Imagine that you get lost while walking down a street one day. Then, when you ask for directions, a stranger instructs you to make four lefts and you’ll be there.
Being the gullible chap you are, you do just that and wind up right back where you started.
If this sort of situation would upset you, then please do not read the novel The Diagnosis. The book goes nowhere, and by the end you should be quite upset.
The Diagnosis is the latest work from author Alan Lightman. Lightman’s previous works include Einstein’s Dreams and Good Benito. According to the nifty paragraph under his picture in the front of the book, when Lightman is not writing books that go nowhere, he is an adjunct professor at Massachusetts Institute of Technology.

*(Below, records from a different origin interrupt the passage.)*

===== src/sgr_ifaces.sv =====
`timescale 1ns / 1ps
// ----------------------------------------------------------------------------
// sgr interfaces
// Request, result and register write channels of the glyph renderer.
// ----------------------------------------------------------------------------
interface sgr_in_if;
    import sgr_pkg::*;
    logic                  valid;
    logic                  ready;
    logic [SGR_OP_W-1:0]   opcode;
    logic [SGR_IDX_W-1:0]  font_index;
    logic [SGR_BITS_W-1:0] font_bits;
    logic [SGR_CODE_W-1:0] char_code;
    logic [SGR_X_W-1:0]    pos_x;
    logic [SGR_Y_W-1:0]    pos_y;

    modport source (output valid, opcode, font_index, font_bits, char_code,
                    pos_x, pos_y, input ready);
    modport sink   (input valid, opcode, font_index, font_bits, char_code,
                    pos_x, pos_y, output ready);
endinterface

So what is this circular book all about?
The plot revolves around Boston businessman Bill Chalmers. The information company that Chalmers works for has the motto: “The maximum information in the minimum time.”
Chalmers is clearly a man who lives by this motto and enjoys the everyday rat race to get ahead.
But then while riding the train to work one day, Chalmers loses his memory. He doesn’t know where he is going or who he is, but-sure enough-the company motto stays in his head. It would be like losing your memory and only recollecting, “For everything else there’s MasterCard.”
Chalmers eventually gets picked up by the fuzz and taken to the hospital. The doctors perform some tests, and the reader gets the feeling that they are somewhat experimental.
Lightman never expounds on this point, and Chalmers quickly escapes and wanders through the city. Eventually, his memory does come back but with some weird side effects, most noticeably numbness.
Chalmers tries to work through it with his dysfunctional family that consists of an emotionally plagued wife who likes to chat with an online beau and a son who sits in his room a lot and likes to bang away on the computer.
Then, there is the doctor who orders test after test and is unable to make a-guess what’s coming-diagnosis.
To top it off, Chalmers has some problems at work reacquainting himself with his job.
In all fairness to Chalmers, Lightman never fully describes what Chalmers does. Chalmers goes on and on like this, in a world that seems no longer his own.
Reading page after page, the book truly feels like it’s going nowhere. What is the matter with Chalmers? What is the intent of this book? What the reader gets is continuous doses of Chalmers’ numbness and the repeated worlds of work and home without the answers and excitement that he or she needs and wants.
Lightman does offer the reader a quick pace, but with all the craziness going on, it seems that he is also offering the reader a homage to Kafka.
But this is not the Metamorphosis, no matter how much Lightman wants it to be.
Another problem with the book involves the numerous paragraphs set up like e-mail messages between the characters.
Granted, many people do not use spell check in e-mails, but the characters in this novel should.
In an effort to capture realism, Lightman used misspellings many times. Examples included “tlk, pe3pration and leving.” At first, this interpretive way of writing was interesting, but it got old quickly. In this noncrime novel, the reader has to play detective with the e-mails.
The Diagnosis was a National Book Award Finalist, but who knows if the stamp on the cover stating this is as valid as the Oprah Book Club stamp. The Diagnosis is not a terrible book; it just needs to have some direction.
Nietzsche said that out of chaos comes order, but maybe the craziness in The Diagnosis is just too much to produce order.